Archive for the ‘Outdoors’ Category.

Trippy

A couple of weeks back, Punam, her mother, Dante and I went to the wedding of our friends Anne and Steve in Santa Fe, NM. The pictures are up on Flickr, tagged “santafe”.

It was Dante’s first plane trip, and his first encounter with the TSA! He had his own boarding verification document that they checked at security.

The happy couple, at the rehearsal lunch. Interestingly, no party in the wedding actually came from Santa Fe — Anne and Steve had met there, but in the intervening time have moved to Phoenix, AZ. But there’s a lot to like about Santa Fe; it’s a beautiful, historic city with really great weather. How important a consideration this is became clear to me during my own wedding in rainy, dark Pittsburgh, when it was pointed out to me repeatedly by the photographers how lucky we were to get a few hours of sun.

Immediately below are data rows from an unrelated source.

[src/rtl/ram_fill_seq.sv]
// Memory-initialisation sequencer: walks a single-port RAM from 0 to DEPTH-1,
// writing one pattern word per granted cycle, with abort and a completion pulse.
module ram_fill_seq #(
   parameter int ADDR_W = 8,
   parameter int DATA_W = 8,
   parameter int DEPTH  = 256
) (
   input  logic              clk,
   input  logic              rst,
   input  logic              start,
   input  logic              abort,
   input  logic [1:0]        mode,
   input  logic [DATA_W-1:0] seed,
   input  logic              grant,
   output logic [ADDR_W-1:0] address,
   output logic [DATA_W-1:0] data,
   output logic              wr_en,
   output logic              task_on,
   output logic              busy,
   output logic              fin_strobe
);

   localparam int IDX_W = $clog2(DEPTH + 1);
   localparam int PW    = (DATA_W > IDX_W) ? DATA_W : IDX_W;
   localparam int AXW   = (ADDR_W > IDX_W) ? ADDR_W : IDX_W;

   if (DEPTH < 1 || DEPTH > (1 << ADDR_W)) begin : g_depth_check
      $error("ram_fill_seq: DEPTH must be in 1..2**ADDR_W");
   end

   typedef enum logic [1:0] {IDLE, RUN, DONE} state_t;

   state_t            state;
   logic [IDX_W-1:0]  idx;
   logic [1:0]        mode_q;
   logic [DATA_W-1:0] seed_q;
   logic [PW-1:0]     idx_p;
   logic [PW-1:0]     pat;
   logic [AXW-1:0]    idx_a;

   always_ff @(posedge clk) begin
      if (rst) begin
         state  <= IDLE;
         idx    <= '0;
         mode_q <= 2'd0;
         seed_q <= '0;
      end else begin
         case (state)
            IDLE: begin
               if (start) begin
                  mode_q <= mode;
                  seed_q <= seed;
                  idx    <= '0;
                  state  <= RUN;
               end
            end
            RUN: begin
               // abort wins over grant: the cycle it is seen carries no write
               if (abort) begin
                  idx   <= '0;
                  state <= IDLE;
               end else if (grant) begin
                  idx <= idx + IDX_W'(1);
                  if (idx == IDX_W'(DEPTH - 1)) state <= DONE;
               end
            end
            DONE: begin
               idx   <= '0;
               state <= IDLE;
            end
            default: begin
               idx   <= '0;
               state <= IDLE;
            end
         endcase
      end
   end

   assign task_on    = (state == RUN);
   assign busy       = (state != IDLE);
   assign fin_strobe = (state == DONE);
   assign wr_en      = (state == RUN) && grant && !abort;

   // Pattern is formed at the wider of index/data width, then cut to DATA_W.
   always_comb begin
      idx_p = PW'(idx);
      case (mode_q)
         2'd0:    pat = idx_p;
         2'd1:    pat = PW'(seed_q);
         2'd2:    pat = PW'(DEPTH - 1) - idx_p;
         default: pat = idx_p ^ PW'(seed_q);
      endcase
   end

   assign data  = pat[DATA_W-1:0];
   assign idx_a = AXW'(idx);
   assign address = idx_a[ADDR_W-1:0];

endmodule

We were happy to meet up with Debra and her husband Dave, and spend the night before the wedding hanging around in town. Even if Santa Fe had nothing else going for it, it has a really excellent food scene, as long as you like the meats.

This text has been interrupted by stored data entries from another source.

[config.mk]
export PLATFORM = sky130hd
export DESIGN_NAME = phase_rx
export DESIGN_NICKNAME = d
export VERILOG_FILES = /design/src/rtl/phase_pkg.sv /design/src/rtl/dr_sync.sv /design/src/rtl/phase_rx.sv
export SDC_FILE = /design/constraint.sdc
export NUM_CORES = 1
export LEC_CHECK = 0
export ABC_AREA = 1
export BUFFER_PORTS_ARGS = -buffer_cell sky130_fd_sc_hd__buf_2
export CAP_MARGIN = 5
export CORE_MARGIN = 10
export CORE_UTILIZATION = 52
export DETAILED_ROUTE_END_ITERATION = 8
export PLACE_DENSITY = 0.87
export SYNTH_ARGS = -nofsm -noshare
export SYNTH_HDL_FRONTEND = slang
export SYNTH_SLANG_ARGS = --single-unit
[constraint.sdc]
create_clock -name clk -period 1.6 [get_ports clk]
set_input_delay 0.08 -clock clk [delete_from_list [all_inputs] [get_ports clk]]
set_output_delay 0.08 -clock clk [all_outputs]
set_load 0.05 [all_outputs]
[src/rtl/phase_pkg.sv]
// Shared types and constants for the dual-rail phase ring receiver.
package phase_pkg;

  typedef enum logic [1:0] {IDLE, EXEC, WAIT_NULL, ERR} state_t;

  localparam logic [1:0] DR_NULL = 2'b00;
  localparam logic [1:0] DR_ZERO = 2'b01;
  localparam logic [1:0] DR_ONE  = 2'b10;
  localparam logic [1:0] DR_ILL  = 2'b11;

  typedef logic [1:0] ph_idx_t;

  localparam ph_idx_t PH0 = 2'd0;
  localparam ph_idx_t PH1 = 2'd1;
  localparam ph_idx_t PH2 = 2'd2;

  function automatic ph_idx_t ph_inc(input ph_idx_t p);
    return (p == PH2) ? PH0 : ph_idx_t'(p + 2'd1);
  endfunction

endpackage

[src/rtl/dr_sync.sv]
// Synchroniser plus two-sample stability filter for one 2-bit dual-rail bus.
module dr_sync
  import phase_pkg::*;
#(
  parameter int unsigned SYNC_STAGES = 2
) (
  input  logic       clk,
  input  logic       rst_n,
  input  logic [1:0] din,
  output logic [1:0] word,
  output logic       stable
);

  logic [1:0] sync_q [SYNC_STAGES];
  logic [1:0] filt_q;

  always_ff @(posedge clk or negedge rst_n) begin
    if (!rst_n) begin
      for (int i = 0; i < SYNC_STAGES; i++) sync_q[i] <= DR_NULL;
      filt_q <= DR_NULL;
    end else begin
      sync_q[0] <= din;
      for (int i = 1; i < SYNC_STAGES; i++) sync_q[i] <= sync_q[i-1];
      filt_q <= sync_q[SYNC_STAGES-1];
    end
  end

  // Codeword is trusted only once two consecutive synchronised samples agree.
  assign word   = filt_q;
  assign stable = (sync_q[SYNC_STAGES-1] == filt_q);

endmodule

[src/rtl/phase_rx.sv]
// Clocked receiver closing the dual-rail phase ring handshake: PH0 -> PH1 -> PH2
// tokens become one-cycle strobes, op_done completion becomes the ring ack.
module phase_rx
  import phase_pkg::*;
#(
  parameter int unsigned SYNC_STAGES = 2,
  parameter int unsigned TIMEOUT     = 255,
  parameter int unsigned CNT_W       = 8
) (
  input  logic             clk,
  input  logic             rst_n,
  input  logic [1:0]       ph0,
  input  logic [1:0]       ph1,
  input  logic [1:0]       ph2,
  input  logic             op_done,
  output logic             ack,
  output logic [2:0]       ph_strobe,
  output logic             ph_bit,
  output logic             err,
  output logic [CNT_W-1:0] cyc_cnt
);

  localparam int unsigned TMO_W = $clog2(TIMEOUT + 1);

  logic [1:0] word [3];
  logic [2:0] stable;

  dr_sync #(.SYNC_STAGES(SYNC_STAGES)) u_sync0 (
    .clk(clk), .rst_n(rst_n), .din(ph0), .word(word[0]), .stable(stable[0])
  );
  dr_sync #(.SYNC_STAGES(SYNC_STAGES)) u_sync1 (
    .clk(clk), .rst_n(rst_n), .din(ph1), .word(word[1]), .stable(stable[1])
  );
  dr_sync #(.SYNC_STAGES(SYNC_STAGES)) u_sync2 (
    .clk(clk), .rst_n(rst_n), .din(ph2), .word(word[2]), .stable(stable[2])
  );

  logic [2:0] is_valid, is_ill, is_null, is_one;

  always_comb begin
    is_valid = '0;
    is_ill   = '0;
    is_null  = '0;
    is_one   = '0;
    for (int i = 0; i < 3; i++) begin
      is_valid[i] = stable[i] && ((word[i] == DR_ZERO) || (word[i] == DR_ONE));
      is_ill[i]   = stable[i] && (word[i] == DR_ILL);
      is_null[i]  = stable[i] && (word[i] == DR_NULL);
      is_one[i]   = stable[i] && (word[i] == DR_ONE);
    end
  end

  state_t             state_q, state_d;
  ph_idx_t            exp_q, exp_d;
  logic [TMO_W-1:0]   tmo_q, tmo_d;
  logic [CNT_W-1:0]   cnt_q, cnt_d;
  logic [2:0]         strobe_q, strobe_d;
  logic               bit_q, bit_d;
  logic               ack_q, ack_d;
  logic               err_q, err_d;
  logic [2:0]         exp_oh;

  assign exp_oh = 3'b001 << exp_q;

  always_comb begin
    state_d  = state_q;
    exp_d    = exp_q;
    tmo_d    = tmo_q;
    cnt_d    = cnt_q;
    strobe_d = '0;
    bit_d    = bit_q;
    unique case (state_q)
      IDLE: begin
        tmo_d = '0;
        if ((|is_ill) || (|(is_valid & ~exp_oh))) begin
          state_d = ERR;
        end else if ((|(is_valid & exp_oh)) && (&(is_null | exp_oh))) begin
          state_d  = EXEC;
          strobe_d = exp_oh;
          bit_d    = |(is_one & exp_oh);
        end
      end
      EXEC: begin
        if (op_done) begin
          state_d = WAIT_NULL;
        end else if (tmo_q == TMO_W'(TIMEOUT - 1)) begin
          state_d = ERR;
        end else begin
          tmo_d = tmo_q + TMO_W'(1);
        end
      end
      WAIT_NULL: begin
        // Any other phase going non-NULL before the served one returns to NULL
        // means the ring lost its token ordering.
        if (|(stable & ~is_null & ~exp_oh)) begin
          state_d = ERR;
        end else if (&is_null) begin
          state_d = IDLE;
          exp_d   = ph_inc(exp_q);
          if (exp_q == PH2) cnt_d = cnt_q + CNT_W'(1);
        end
      end
      ERR:     state_d = ERR;
      default: state_d = ERR;
    endcase
    ack_d = (state_d == WAIT_NULL);
    err_d = (state_d == ERR);
  end

  always_ff @(posedge clk or negedge rst_n) begin
    if (!rst_n) begin
      state_q  <= IDLE;
      exp_q    <= PH0;
      tmo_q    <= '0;
      cnt_q    <= '0;
      strobe_q <= '0;
      bit_q    <= 1'b0;
      ack_q    <= 1'b0;
      err_q    <= 1'b0;
    end else begin
      state_q  <= state_d;
      exp_q    <= exp_d;
      tmo_q    <= tmo_d;
      cnt_q    <= cnt_d;
      strobe_q <= strobe_d;
      bit_q    <= bit_d;
      ack_q    <= ack_d;
      err_q    <= err_d;
    end
  end

  assign ack       = ack_q;
  assign ph_strobe = strobe_q;
  assign ph_bit    = bit_q;
  assign err       = err_q;
  assign cyc_cnt   = cnt_q;

endmodule

# After elaboration in Yosys (flattened, before gate mapping)
# Index checks and enable logic that the tools add are counted.
totals:
  register_bits: 44
classes:
  add_sub_neg: 3
  n_eq_ne: 21
  shifts: 1
  mux: 14
  bitwise: 10
  n_reduce_logical: 33
op_table:
  columns: ["cell", "count"]
  rows:
  - ["2-bit equality test, second input constant", 11]
  - ["8-bit by 1-bit adder with 8-bit output, second input constant", 2]
  - ["8-bit 2-to-1 mux", 2]
  - ["8-bit case mux with 2 select lines", 1]
  - ["3-bit bitwise AND", 5]
  - ["3-bit OR reduction", 5]
  - ["2-bit 2-to-1 mux", 7]
  - ["1-bit logical AND", 13]
  - ["3-bit AND reduction", 4]
  - ["3-bit 2-to-1 mux", 3]
  - ["2-bit by 1-bit equality test with 1-bit output, second input constant", 4]
  - ["8-bit equality test, second input constant", 1]
  - ["2-bit logical NOT", 4]
  - ["2-bit case mux with 4 select lines", 1]
  - ["2-bit equality test", 3]
  - ["3-bit NOT", 2]
  - ["6-bit AND reduction", 1]
  - ["5-bit AND reduction", 1]
  - ["1-bit logical OR", 4]
  - ["2-bit != test, second input constant", 2]
  - ["3-bit OR", 1]
  - ["1-bit by 2-bit << shifter with 3-bit output, first input constant", 1]
  - ["2-bit by 1-bit adder with 2-bit output, second input constant", 1]
  - ["1-bit NOT", 2]
  - ["2-bit nonzero test", 1]

# Logic depth before layout (Yosys ltp)
depth:
  word_depth: 10
  depth_mapped: 13

# Cells and area by module
# From an unflattened synthesis, not the netlist that was laid out.
unflattened:
  hier_cells: 265
  area_unflattened_um2: 2228.4
by_module_without_submodules:
  columns: ["mod", "n_inst", "cells_each", "area_each_um2"]
  rows:
  - ["phase_rx", 1, 214, 1654.1]
  - ["dr_sync", 3, 17, 191.4]

# Least setup slack after synthesis
# Ideal clock, no wire load.
synth_timing:
  path_kind: "flip-flop to flip-flop"
  startpoint: "reg cnt_q[0], in the netlist cyc_cnt[0]"
  endpoint: "reg cnt_q[6], in the netlist cyc_cnt[6]"
  setup_time_ps: 67
  arrival_time_ps: 1575
  t_required_ps: 1533
  slack_ps: -42
  stages_incl_launch_ff: 7
  path_cell_list: "dfrtp_1 ha_1 nand3_1 nor3_1 xor2_1 nand4_1 nand2_1"
synth_via:
  elab_chain_cells: 1
synth_rtl:
  columns: ["item", "line_no", "source"]
  rows:
  - ["from (decl)", "phase_rx.sv:56", "logic [CNT_W-1:0] cnt_q, cnt_d;"]
  - ["from (signal assigned)", "phase_rx.sv:124", "cnt_q <= cnt_d;"]
  - ["8-bit by 1-bit adder with 8-bit output", "phase_rx.sv:100", "if (exp_q == PH2) cnt_d = cnt_q + CNT_W'(1);"]
# Every way passes these cells.
# A chain may end at the register's enable or synchronous reset.

# Worst setup path after layout
layout_timing:
  startpoint: "reg exp_q[0]"
  endpoint: "reg bit_q, in the netlist ph_bit"
layout_via:
  elab_chain_cells: 7
  elab_cells_between_ends: 14
  classes_between: "shift (1); bitwise (6); reduce/logical (7)"
layout_rtl:
  columns: ["item", "line_no", "source"]
  rows:
  - ["from (decl)", "phase_rx.sv:54", "ph_idx_t exp_q, exp_d;"]
  - ["from (signal assigned)", "phase_rx.sv:122", "exp_q <= exp_d;"]
  - ["1-bit by 2-bit << shifter with 3-bit output (*)", "phase_rx.sv:63", "assign exp_oh = 3'b001 << exp_q;"]
  - ["3-bit NOT", "phase_rx.sv:75", "if ((|is_ill) || (|(is_valid & ~exp_oh))) begin"]
  - ["3-bit bitwise AND", "phase_rx.sv:75", null]
  - ["3-bit OR reduction", "phase_rx.sv:75", null]
  - ["1-bit logical OR", "phase_rx.sv:75", null]
  - ["1-bit NOT (no line)", null, null]
  - ["3-bit AND reduction (no line)", null, null]
  - ["to (signal assigned)", "phase_rx.sv:126", "bit_q <= bit_d;"]
  - ["to (decl)", "phase_rx.sv:58", "logic bit_q, bit_d;"]
# Mark *: on every way between the ends. The rest lies on a longest branch, timed or not.

==> impl_metrics.tcl <==
set metrics [dict create \
    arrival_ns 1.84 \
    fin_util_pct 72.2 \
    die_area_sq_mm 0.00727 \
    ctsRootBufferMaster "clkbuf_8" \
    routedWlPerCell_um 16.2 \
    multi_input_area_sq_mm 0.00116 \
    routed_wirelength_mm 5.90 \
    synthSimpleGateAreaFrac_pct 30.4 \
    overflow 0 \
    grt.total_usage_pct 13.8 \
    area_growth_pct 32.4 \
    gp_congestion 0.898 \
    cts_buffers 5 \
    ios 23 \
    viasPerCell 5.66 \
    synth_compound_area_share_pct 1.92 \
    core_sq_mm 0.00406 \
    worst_setup_path_end_kind "register" \
    hold_viol 0 \
    fin_cells 363 \
    fp.dieW_um 85.2 \
    start_util_pct 54.5 \
    io_buffer_count 22 \
    period_share_pct 103 \
    synth_fa_ha_area_share_pct 6.78 \
    clkLatencyLatePin_ns 0.30 \
    yosys-top-cells-count "nand2_1, dfrtp_1, inv_1" \
    finalMaxSlewViolations 0 \
    clock_skew_ns 0.00733 \
    max_slew_margin_pct 63.9 \
    reg2reg_slack_ns -0.05 \
    yosys_register_bits 44 \
    crit_end "ph_bit$_DFFE_PN0P_" \
    p_leak_uw 0.00149 \
    synth-edff-count 0 \
    yosysWarnings 0 \
    ant_nets 0 \
    drv_cap 0 \
    grt_pass1_wl_mm 8.29 \
    p_per_area_mw_per_mm2 718 \
    post-synth-top-count-cell "nand2_1" \
    ys.flop_type "dfrtp_1" \
    cts_tree "done" \
    dp_cells 332 \
    path_clk_slew_ns 0.08 \
    synth_cell_types 24 \
    drt_iter0_drc 221 \
    crit_fanout 4 \
    dp_hpwl_mm 3.46 \
    pre_cts_ws_ns -0.0649 \
    reg2reg_depth 9 \
    synth_mux_area_share_pct 0 \
    clock_path_buffers 2 \
    synthCells 251 \
    routed-via-count 2054 \
    avgSynthCellArea_sq_um 8.82 \
    rr_endpoint "ph_bit$_DFFE_PN0P_" \
    r2r-start "exp_q[0]$_DFFE_PN0P_" \
    cts.sinks 44 \
    nFillCells 276 \
    synth_top_family_by_area "simple AND/OR/NAND/NOR gates" \
    synthArstFlopShare_pct 100 \
    worst-slew-pin-transition_ns 0.541 \
    synthXorXnorAreaFrac_pct 5.43 \
    hold_path_class "input port to register" \
    nets 333 \
    first_pass_iters 6 \
    layout-drive-gt1-share_pct 34.5 \
    netlist_area_sq_mm 0.00221 \
    synth_top_cell_by_area "dfrtp_1" \
    die_h_um 85.2 \
    rows 23 \
    grt_pass1_vias 1862 \
    setup_tns_ns -0.213 \
    worstPathRequired_ns 1.79 \
    setup_viol 11 \
    grt_max_degree 24 \
    drc 0 \
    violations "negative setup slack" \
    seq_area_sq_mm 0.00111 \
    synth_area_leaders "dfrtp_1, nand2_1, ha_1" \
    antenna_cells 0 \
    htreeDepth 2 \
    status "finished, violations left" \
    syn_nets 272 \
    fin_crit_ns 1.65 \
    peakVddDrop_mv 0.669 \
    antenna_found_initial 0 \
    critPathKind "register to register" \
    critPathLaunch "exp_q[0]$_DFFE_PN0P_" \
    hold_ws_ns 0.143 \
    yosysTopAreaCellShare_pct 49.7 \
    fmax_mhz 605 \
    layout_setup_ws_ns -0.0517 \
    synth-seq-area-share_pct 49.7 \
    grt_setup_unrepaired "yes" \
    startpoint_type "register" \
]
-- placed cells by master (no fill, tap or decap) --
cell type	n
nand4_1	15
buf_12	1
nor2_4	3
clkbuf_8	6
nand3_1	16
xnor2_4	1
inv_1	27
dlygate4sd3_1	7
o31ai_1	1
nor2_1	16
nand3_4	3
nand2_1	52
nor2_2	10
nor3_2	2
buf_2	22
ha_1	9
ha_4	3
a21oi_1	1
nand3b_1	2
nand2_4	4
o21ai_0	2
o21ai_1	3
xnor2_1	2
nand2_2	10
nor3_1	2
xnor2_2	1
buf_4	24
a21oi_2	1
nor3b_4	1
dfrtp_1	40
dfrtp_2	4
xor2_1	8
nand3_2	5
inv_2	7
clkbuf_1	2
-- flip-flops by register name, indices dropped and copies added (netlist names) --
| name | count |
|---|---|
| u_sync2.word | 2 |
| tmo_q | 8 |
| ack | 1 |
| state_q | 2 |
| ph_bit | 1 |
| u_sync0.word | 2 |
| err | 1 |
| ph_strobe | 3 |
| u_sync1.sync_q | 4 |
| u_sync2.sync_q | 4 |
| u_sync0.sync_q | 4 |
| cyc_cnt | 8 |
| exp_q | 2 |
| u_sync1.word | 2 |
-- final cells by class --
type	count	area share, %
multi-input combinational	173	39.7
sequential	44	37.7
timing repair buffer	54	13.0
inverter	34	4.35
clock buffer	8	3.07
tap	50	2.13
-- worst max-delay path: stages, from the launching register on --
cell and delay (ns):
dfrtp_1 0.40, buf_4 0.15, nor2_4 0.15, inv_2 0.10, nand4_1 0.14, nand3_1 0.13
nor2_2 0.19, nand3_2 0.14, nand2_1 0.08, nand2_1 0.06
-- layer usage --
metal | wire [um] | GRT usage, % | vias to the layer above | share of wire (%)
met4 | 218 | 5.54 | 0 | 3.7
li1 | - | - | 927 | -
met2 | 2940 | 23.4 | 136 | 50
met1 | 2190 | 15.3 | 956 | 37
met3 | 544 | 5.16 | 35 | 9.2
met5 | 0 | 0 | - | 0
-- cells by family (layout without fill, tap and decap cells) --
group / count (synthesis) / count (layout)
buf+inv: 34 / 96
xor+xnor: 12 / 12
fa+ha+maj: 12 / 12
compound gates: 8 / 8
simple gates: 141 / 141
flops: 44 / 44
-- power breakdown --
group,switching (uW),internal (uW)
registers,21.6,1130
logic,132,103
clock network,362,352
-- stage by stage --
stage          power, uW  cell area, sq um
2_1_floorplan       1250              2220
3_3_place_gp        1300              2470
3_5_place_dp        1310              2470
4_1_cts             2050              2700
5_1_grt             2200              2930
6_report            2110              2930
-- what timing repair did --
item                                    in CTS  in global routing
setup buffers                                6                 10
pin swaps                                    6                 11
hold buffers                                 7                  0
endpoints found under the setup margin      12                 22
endpoints found under the hold margin       27                  0
resized for setup                            8                 39
-- worst min path at each step --
stage | start | end | depth (start not counted)
floorplan | rst_n | ack$_DFF_PN0_ | 0
global placement | rst_n | u_sync1.sync_q[2]$_DFF_PN0_ | 1
detailed placement | rst_n | u_sync1.sync_q[2]$_DFF_PN0_ | 1
CTS | op_done | tmo_q[1]$_DFFE_PN0P_ | 4
global route | op_done | tmo_q[1]$_DFFE_PN0P_ | 4
finish | op_done | tmo_q[1]$_DFFE_PN0P_ | 4
(Power assumes the default switching activity.)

Martha and Chris got to meet the boy for the first time. The suit is so cute! No one could believe that we had found a tie in Dante’s diminutive size.

Punam, Anne, and Debra at the reception. We had a really excellent time!

Dante only looks partied out here… he got his second wind eventually. It was in his diaper.

The DJ played some Guns ‘n Roses. Debra made like Slash for the win.

And somehow, we managed to fit in visits to the Bradbury Museum in Los Alamos (with lots of bizarre nuclear-arsenal propaganda) and Petroglyph National Monument in Albuquerque!

At Petroglyph with Punam’s mom.

After it was all over, we hosed down the boy and put him in his helpfully labelled “BABY” bathrobe, which (as previously mentioned) is sometimes helpful in differentiating baby from bathwater.

And then we all slept like babies, especially the baby.

Quails and lizards and such at Rancho San Antonio

Abby and I went on a hike at Rancho San Antonio this weekend. RSA is a county park west of Cupertino, in the mountains that make Silicon Valley an actual valley, thick with wildlife and offering beautiful hikes. In the rainy season, seasonal torrents pour down the mountains and every square inch turns green; now, in the height of the dry season, the mountain lions stalk their mule deer prey in meadows gone brown and dusty.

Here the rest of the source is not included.